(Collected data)
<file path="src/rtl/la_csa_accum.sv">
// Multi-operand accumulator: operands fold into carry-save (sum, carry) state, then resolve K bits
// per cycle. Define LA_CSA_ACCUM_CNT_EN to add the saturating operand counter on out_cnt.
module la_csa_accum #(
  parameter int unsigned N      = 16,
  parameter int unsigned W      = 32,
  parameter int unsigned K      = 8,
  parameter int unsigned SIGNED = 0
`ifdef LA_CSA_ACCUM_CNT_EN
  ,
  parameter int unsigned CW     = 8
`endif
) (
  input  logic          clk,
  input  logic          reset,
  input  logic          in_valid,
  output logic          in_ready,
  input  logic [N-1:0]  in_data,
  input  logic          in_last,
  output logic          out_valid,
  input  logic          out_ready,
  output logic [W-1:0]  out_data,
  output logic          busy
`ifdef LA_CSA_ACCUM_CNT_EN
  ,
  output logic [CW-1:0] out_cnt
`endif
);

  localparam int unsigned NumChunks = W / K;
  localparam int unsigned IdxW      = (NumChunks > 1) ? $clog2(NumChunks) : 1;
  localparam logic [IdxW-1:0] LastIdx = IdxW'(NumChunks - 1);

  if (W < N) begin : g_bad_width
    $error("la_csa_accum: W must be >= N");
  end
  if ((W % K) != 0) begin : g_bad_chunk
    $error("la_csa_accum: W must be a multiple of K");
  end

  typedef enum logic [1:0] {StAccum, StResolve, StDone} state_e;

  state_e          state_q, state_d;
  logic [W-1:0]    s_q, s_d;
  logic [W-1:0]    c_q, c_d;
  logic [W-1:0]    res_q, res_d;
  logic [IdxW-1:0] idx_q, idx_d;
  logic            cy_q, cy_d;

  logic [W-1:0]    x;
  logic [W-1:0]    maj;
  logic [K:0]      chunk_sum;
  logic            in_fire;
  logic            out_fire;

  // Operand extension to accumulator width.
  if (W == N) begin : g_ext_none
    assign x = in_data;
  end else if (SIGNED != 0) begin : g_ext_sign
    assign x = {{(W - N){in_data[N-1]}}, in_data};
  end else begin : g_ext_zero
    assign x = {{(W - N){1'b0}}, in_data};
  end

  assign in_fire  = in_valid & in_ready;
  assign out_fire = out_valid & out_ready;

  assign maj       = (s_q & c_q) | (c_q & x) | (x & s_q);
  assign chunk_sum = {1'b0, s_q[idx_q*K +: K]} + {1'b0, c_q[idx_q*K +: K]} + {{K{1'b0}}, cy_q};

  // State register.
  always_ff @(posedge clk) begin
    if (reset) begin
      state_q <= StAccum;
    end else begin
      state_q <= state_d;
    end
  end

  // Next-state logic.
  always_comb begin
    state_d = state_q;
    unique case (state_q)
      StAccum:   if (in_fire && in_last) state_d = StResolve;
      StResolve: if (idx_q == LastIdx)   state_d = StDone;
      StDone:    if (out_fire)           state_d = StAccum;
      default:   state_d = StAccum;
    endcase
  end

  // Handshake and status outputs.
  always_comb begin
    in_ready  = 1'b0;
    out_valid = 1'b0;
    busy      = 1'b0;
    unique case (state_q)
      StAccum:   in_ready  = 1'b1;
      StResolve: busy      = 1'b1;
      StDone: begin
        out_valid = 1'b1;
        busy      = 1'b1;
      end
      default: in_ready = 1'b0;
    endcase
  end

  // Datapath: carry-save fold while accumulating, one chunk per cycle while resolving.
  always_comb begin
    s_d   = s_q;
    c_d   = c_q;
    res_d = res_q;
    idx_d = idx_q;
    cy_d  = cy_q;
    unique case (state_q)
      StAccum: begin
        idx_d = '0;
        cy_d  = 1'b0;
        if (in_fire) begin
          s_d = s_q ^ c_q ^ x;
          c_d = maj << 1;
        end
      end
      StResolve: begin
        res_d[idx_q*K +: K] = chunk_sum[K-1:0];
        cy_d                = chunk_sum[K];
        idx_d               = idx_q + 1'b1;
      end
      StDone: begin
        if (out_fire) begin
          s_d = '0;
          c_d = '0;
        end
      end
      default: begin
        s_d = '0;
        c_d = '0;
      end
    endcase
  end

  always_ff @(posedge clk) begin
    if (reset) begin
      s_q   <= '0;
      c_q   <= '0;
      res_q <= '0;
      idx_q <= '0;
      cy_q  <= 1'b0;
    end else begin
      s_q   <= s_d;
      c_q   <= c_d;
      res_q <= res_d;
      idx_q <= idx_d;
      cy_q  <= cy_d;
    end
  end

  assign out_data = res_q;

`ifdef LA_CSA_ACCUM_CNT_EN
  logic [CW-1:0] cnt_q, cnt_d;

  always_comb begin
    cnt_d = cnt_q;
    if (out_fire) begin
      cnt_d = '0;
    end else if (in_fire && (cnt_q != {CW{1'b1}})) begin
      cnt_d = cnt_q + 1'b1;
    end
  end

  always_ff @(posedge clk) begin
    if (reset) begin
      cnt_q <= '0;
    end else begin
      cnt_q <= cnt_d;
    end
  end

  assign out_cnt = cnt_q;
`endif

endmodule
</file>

--

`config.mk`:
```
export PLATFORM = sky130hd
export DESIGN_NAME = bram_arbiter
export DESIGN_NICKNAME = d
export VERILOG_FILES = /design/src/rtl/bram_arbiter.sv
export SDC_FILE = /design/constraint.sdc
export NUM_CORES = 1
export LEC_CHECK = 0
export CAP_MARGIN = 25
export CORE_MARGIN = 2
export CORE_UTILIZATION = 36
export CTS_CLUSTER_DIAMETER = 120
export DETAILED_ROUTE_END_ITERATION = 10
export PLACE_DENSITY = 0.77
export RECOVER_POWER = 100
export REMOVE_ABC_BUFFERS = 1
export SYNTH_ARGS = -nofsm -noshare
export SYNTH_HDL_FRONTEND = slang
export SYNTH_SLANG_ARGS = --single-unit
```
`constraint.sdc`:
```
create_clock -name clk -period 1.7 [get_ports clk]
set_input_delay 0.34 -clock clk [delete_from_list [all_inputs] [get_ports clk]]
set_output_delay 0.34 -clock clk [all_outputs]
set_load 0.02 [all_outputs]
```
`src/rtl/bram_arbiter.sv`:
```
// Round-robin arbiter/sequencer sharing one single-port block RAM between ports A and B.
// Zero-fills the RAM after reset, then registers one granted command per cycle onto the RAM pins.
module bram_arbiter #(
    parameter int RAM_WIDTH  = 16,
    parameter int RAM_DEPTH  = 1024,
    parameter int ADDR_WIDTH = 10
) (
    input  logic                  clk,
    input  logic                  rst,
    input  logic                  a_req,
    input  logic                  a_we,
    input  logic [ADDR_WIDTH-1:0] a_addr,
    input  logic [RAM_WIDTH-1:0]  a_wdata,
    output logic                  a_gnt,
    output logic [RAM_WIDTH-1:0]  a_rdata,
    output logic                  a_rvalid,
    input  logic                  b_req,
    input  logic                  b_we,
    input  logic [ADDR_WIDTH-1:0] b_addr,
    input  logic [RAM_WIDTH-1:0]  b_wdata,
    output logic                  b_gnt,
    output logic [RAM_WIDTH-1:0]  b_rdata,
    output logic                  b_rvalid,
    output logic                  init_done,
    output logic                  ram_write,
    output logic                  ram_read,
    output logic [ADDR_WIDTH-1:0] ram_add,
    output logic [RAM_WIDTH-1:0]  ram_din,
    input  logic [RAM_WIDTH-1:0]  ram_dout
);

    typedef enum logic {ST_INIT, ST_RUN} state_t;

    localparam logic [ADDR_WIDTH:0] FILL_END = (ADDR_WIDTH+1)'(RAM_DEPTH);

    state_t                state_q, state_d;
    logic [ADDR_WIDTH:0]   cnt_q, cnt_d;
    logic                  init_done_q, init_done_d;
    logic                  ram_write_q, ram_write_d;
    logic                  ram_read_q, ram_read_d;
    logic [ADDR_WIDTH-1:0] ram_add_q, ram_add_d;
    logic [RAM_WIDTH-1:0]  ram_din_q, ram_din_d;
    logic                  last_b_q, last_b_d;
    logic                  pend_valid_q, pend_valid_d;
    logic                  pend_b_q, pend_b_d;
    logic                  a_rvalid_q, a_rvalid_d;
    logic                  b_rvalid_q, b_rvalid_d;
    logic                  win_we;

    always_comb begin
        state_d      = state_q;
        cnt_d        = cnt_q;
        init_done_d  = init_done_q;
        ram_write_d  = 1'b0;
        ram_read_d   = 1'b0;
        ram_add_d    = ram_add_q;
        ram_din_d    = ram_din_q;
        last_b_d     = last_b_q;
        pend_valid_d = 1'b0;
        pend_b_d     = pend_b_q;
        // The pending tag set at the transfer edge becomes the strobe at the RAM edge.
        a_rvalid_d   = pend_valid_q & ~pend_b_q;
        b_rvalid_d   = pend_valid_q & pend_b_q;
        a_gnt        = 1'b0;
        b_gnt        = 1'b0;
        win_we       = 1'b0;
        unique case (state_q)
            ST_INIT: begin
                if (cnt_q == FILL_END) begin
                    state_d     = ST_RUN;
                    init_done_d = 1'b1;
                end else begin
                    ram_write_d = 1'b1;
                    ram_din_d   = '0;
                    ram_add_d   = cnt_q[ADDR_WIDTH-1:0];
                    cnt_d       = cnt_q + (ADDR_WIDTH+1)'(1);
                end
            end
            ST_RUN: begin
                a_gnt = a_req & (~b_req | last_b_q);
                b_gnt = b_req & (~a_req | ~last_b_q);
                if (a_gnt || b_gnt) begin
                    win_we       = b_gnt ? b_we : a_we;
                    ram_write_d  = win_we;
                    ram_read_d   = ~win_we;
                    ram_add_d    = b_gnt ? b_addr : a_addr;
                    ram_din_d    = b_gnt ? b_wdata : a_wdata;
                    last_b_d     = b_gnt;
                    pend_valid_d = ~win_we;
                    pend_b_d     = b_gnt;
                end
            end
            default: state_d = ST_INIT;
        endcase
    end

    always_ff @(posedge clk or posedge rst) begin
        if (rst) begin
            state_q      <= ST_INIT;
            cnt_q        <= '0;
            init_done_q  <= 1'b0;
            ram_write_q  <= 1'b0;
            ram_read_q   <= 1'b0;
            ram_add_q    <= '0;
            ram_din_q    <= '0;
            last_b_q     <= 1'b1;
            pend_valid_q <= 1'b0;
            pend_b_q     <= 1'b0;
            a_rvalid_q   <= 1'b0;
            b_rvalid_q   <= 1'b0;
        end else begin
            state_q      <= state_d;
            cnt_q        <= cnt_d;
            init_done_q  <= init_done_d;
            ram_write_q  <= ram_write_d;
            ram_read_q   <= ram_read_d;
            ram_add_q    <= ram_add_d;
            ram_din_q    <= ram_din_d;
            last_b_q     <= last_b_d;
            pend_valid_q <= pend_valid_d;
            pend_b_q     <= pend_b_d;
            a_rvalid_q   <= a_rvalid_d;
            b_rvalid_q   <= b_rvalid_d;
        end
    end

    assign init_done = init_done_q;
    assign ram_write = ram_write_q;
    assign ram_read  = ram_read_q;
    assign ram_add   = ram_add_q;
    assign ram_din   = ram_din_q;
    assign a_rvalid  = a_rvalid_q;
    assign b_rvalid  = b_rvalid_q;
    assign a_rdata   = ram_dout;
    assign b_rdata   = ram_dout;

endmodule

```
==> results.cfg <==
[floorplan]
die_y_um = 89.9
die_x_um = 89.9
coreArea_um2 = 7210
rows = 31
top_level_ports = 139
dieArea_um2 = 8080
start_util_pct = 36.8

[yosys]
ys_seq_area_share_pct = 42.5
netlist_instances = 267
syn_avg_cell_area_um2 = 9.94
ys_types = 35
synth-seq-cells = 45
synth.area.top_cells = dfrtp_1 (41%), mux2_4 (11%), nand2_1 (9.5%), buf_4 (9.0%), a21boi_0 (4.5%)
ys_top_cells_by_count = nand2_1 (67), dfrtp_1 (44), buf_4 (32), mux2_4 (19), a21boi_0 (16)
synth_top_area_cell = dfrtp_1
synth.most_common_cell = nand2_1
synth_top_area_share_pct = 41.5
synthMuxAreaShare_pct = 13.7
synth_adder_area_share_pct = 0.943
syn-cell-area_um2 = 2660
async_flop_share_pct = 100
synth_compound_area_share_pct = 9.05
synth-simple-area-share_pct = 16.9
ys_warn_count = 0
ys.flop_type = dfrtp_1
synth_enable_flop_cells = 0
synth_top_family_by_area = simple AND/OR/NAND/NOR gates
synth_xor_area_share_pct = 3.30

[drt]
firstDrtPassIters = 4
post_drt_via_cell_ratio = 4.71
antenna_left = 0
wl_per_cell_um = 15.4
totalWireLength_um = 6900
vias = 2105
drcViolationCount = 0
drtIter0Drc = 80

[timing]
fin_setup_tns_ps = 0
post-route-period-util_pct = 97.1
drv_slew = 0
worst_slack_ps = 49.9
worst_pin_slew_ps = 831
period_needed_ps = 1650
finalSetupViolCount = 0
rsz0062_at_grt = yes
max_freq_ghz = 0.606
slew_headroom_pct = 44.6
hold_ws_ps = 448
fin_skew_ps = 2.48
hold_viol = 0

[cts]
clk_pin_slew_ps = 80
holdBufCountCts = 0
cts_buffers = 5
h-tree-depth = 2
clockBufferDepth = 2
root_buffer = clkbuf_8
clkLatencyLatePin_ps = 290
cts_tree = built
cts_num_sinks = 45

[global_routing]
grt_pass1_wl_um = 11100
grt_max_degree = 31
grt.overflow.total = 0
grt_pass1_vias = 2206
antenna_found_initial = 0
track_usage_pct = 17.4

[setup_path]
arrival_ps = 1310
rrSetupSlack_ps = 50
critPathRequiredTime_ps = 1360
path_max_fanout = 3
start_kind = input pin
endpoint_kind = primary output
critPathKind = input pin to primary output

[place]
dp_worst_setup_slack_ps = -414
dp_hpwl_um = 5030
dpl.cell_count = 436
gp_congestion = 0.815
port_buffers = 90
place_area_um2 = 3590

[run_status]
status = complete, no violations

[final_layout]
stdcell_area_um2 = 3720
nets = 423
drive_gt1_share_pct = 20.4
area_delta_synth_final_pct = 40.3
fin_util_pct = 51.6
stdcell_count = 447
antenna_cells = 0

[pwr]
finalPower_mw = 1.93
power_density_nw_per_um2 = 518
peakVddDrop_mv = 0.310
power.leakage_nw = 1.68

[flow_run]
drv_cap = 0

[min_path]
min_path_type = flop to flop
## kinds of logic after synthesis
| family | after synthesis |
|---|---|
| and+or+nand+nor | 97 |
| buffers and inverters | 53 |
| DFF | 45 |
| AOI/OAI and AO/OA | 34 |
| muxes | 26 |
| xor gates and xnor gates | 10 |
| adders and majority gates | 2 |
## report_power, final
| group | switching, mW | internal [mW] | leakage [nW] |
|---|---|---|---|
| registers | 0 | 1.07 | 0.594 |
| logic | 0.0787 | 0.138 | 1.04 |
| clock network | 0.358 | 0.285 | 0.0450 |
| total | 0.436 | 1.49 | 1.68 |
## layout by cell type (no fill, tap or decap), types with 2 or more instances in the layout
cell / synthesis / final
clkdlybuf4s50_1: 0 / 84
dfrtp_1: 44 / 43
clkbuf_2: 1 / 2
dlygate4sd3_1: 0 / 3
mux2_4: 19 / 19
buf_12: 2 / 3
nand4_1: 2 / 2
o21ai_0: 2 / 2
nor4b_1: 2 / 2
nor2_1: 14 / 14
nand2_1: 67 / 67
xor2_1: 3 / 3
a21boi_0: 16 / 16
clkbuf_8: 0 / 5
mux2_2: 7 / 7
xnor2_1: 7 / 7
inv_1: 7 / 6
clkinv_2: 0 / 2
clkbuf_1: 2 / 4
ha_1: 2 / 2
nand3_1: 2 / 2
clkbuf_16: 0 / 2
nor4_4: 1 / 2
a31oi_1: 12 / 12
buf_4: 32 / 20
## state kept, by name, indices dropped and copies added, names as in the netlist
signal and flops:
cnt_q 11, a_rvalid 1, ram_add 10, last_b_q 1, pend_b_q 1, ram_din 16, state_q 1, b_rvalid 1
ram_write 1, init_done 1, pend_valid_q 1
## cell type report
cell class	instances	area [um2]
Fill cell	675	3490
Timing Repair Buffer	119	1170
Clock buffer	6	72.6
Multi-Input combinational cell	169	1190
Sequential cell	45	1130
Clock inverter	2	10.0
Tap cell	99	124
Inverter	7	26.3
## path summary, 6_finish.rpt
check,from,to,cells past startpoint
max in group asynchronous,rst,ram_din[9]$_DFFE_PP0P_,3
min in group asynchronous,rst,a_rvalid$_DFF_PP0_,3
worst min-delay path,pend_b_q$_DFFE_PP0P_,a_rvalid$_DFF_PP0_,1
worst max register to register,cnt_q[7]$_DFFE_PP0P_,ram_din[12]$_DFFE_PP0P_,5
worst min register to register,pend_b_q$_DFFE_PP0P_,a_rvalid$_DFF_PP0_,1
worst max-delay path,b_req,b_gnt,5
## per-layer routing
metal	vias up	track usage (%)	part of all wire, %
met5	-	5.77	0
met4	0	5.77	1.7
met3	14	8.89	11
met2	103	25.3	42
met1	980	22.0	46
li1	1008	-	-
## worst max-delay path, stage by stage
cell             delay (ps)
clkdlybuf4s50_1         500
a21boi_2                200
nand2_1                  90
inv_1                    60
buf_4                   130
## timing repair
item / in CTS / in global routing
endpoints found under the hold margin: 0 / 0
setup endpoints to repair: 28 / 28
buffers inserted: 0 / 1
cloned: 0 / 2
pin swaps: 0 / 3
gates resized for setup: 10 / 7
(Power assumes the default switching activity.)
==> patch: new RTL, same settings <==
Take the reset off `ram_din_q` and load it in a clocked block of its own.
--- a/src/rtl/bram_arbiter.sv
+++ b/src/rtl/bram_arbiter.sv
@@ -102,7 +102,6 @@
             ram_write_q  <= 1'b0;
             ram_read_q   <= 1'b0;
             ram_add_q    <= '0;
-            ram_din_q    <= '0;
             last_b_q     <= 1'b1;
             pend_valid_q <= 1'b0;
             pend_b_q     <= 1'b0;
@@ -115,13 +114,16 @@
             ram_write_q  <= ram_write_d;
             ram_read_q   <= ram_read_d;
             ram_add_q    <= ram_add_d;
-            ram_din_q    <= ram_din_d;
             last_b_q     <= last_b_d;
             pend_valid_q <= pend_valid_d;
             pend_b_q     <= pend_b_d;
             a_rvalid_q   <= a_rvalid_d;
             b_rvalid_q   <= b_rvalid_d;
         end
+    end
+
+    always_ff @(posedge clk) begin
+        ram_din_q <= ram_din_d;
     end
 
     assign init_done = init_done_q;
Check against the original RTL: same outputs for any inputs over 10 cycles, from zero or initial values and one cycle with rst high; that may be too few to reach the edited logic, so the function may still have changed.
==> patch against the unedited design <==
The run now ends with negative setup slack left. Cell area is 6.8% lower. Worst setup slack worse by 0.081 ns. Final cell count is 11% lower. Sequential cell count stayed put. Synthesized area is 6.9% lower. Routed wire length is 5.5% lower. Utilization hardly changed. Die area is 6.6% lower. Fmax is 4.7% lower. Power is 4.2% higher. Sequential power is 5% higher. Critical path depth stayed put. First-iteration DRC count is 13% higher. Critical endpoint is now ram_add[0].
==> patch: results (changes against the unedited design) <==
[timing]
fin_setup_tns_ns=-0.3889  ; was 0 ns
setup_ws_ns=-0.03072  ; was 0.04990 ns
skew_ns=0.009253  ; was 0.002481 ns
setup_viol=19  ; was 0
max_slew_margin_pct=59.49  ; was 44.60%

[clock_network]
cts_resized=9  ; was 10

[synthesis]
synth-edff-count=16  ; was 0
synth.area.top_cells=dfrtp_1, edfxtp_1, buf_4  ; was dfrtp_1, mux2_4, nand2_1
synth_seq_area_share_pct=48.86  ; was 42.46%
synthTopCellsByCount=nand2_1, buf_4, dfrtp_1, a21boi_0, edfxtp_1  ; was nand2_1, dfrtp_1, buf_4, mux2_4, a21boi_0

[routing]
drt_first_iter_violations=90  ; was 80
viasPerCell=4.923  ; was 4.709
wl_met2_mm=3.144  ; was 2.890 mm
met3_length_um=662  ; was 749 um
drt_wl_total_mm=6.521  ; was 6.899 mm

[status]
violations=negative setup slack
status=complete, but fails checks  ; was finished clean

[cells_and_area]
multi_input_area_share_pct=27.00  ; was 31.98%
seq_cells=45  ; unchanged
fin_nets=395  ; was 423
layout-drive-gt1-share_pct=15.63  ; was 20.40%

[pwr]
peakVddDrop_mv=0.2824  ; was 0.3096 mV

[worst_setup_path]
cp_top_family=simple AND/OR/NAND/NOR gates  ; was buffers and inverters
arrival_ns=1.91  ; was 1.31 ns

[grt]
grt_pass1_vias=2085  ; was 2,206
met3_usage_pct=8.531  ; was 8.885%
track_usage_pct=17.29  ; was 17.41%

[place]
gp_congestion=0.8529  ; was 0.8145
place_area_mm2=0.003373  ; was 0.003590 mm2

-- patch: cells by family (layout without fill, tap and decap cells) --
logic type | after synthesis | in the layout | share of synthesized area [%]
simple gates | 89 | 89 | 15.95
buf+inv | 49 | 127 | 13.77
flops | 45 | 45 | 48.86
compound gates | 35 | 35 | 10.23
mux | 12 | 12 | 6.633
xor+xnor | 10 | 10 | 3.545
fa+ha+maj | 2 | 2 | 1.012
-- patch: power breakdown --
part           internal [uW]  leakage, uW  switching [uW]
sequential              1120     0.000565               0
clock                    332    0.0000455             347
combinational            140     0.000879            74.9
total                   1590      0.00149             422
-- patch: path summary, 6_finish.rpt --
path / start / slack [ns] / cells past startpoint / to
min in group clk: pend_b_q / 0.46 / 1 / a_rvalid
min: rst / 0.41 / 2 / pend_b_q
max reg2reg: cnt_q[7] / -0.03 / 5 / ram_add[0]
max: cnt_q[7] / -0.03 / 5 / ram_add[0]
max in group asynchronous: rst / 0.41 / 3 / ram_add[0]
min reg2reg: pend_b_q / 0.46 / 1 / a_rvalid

_Exercise_:
Where a line of the records contains the word "unsigned", copy that line.

_Exercise solution_:
  parameter int unsigned N      = 16,
  parameter int unsigned W      = 32,
  parameter int unsigned K      = 8,
  parameter int unsigned SIGNED = 0
  parameter int unsigned CW     = 8
  localparam int unsigned NumChunks = W / K;
  localparam int unsigned IdxW      = (NumChunks > 1) ? $clog2(NumChunks) : 1;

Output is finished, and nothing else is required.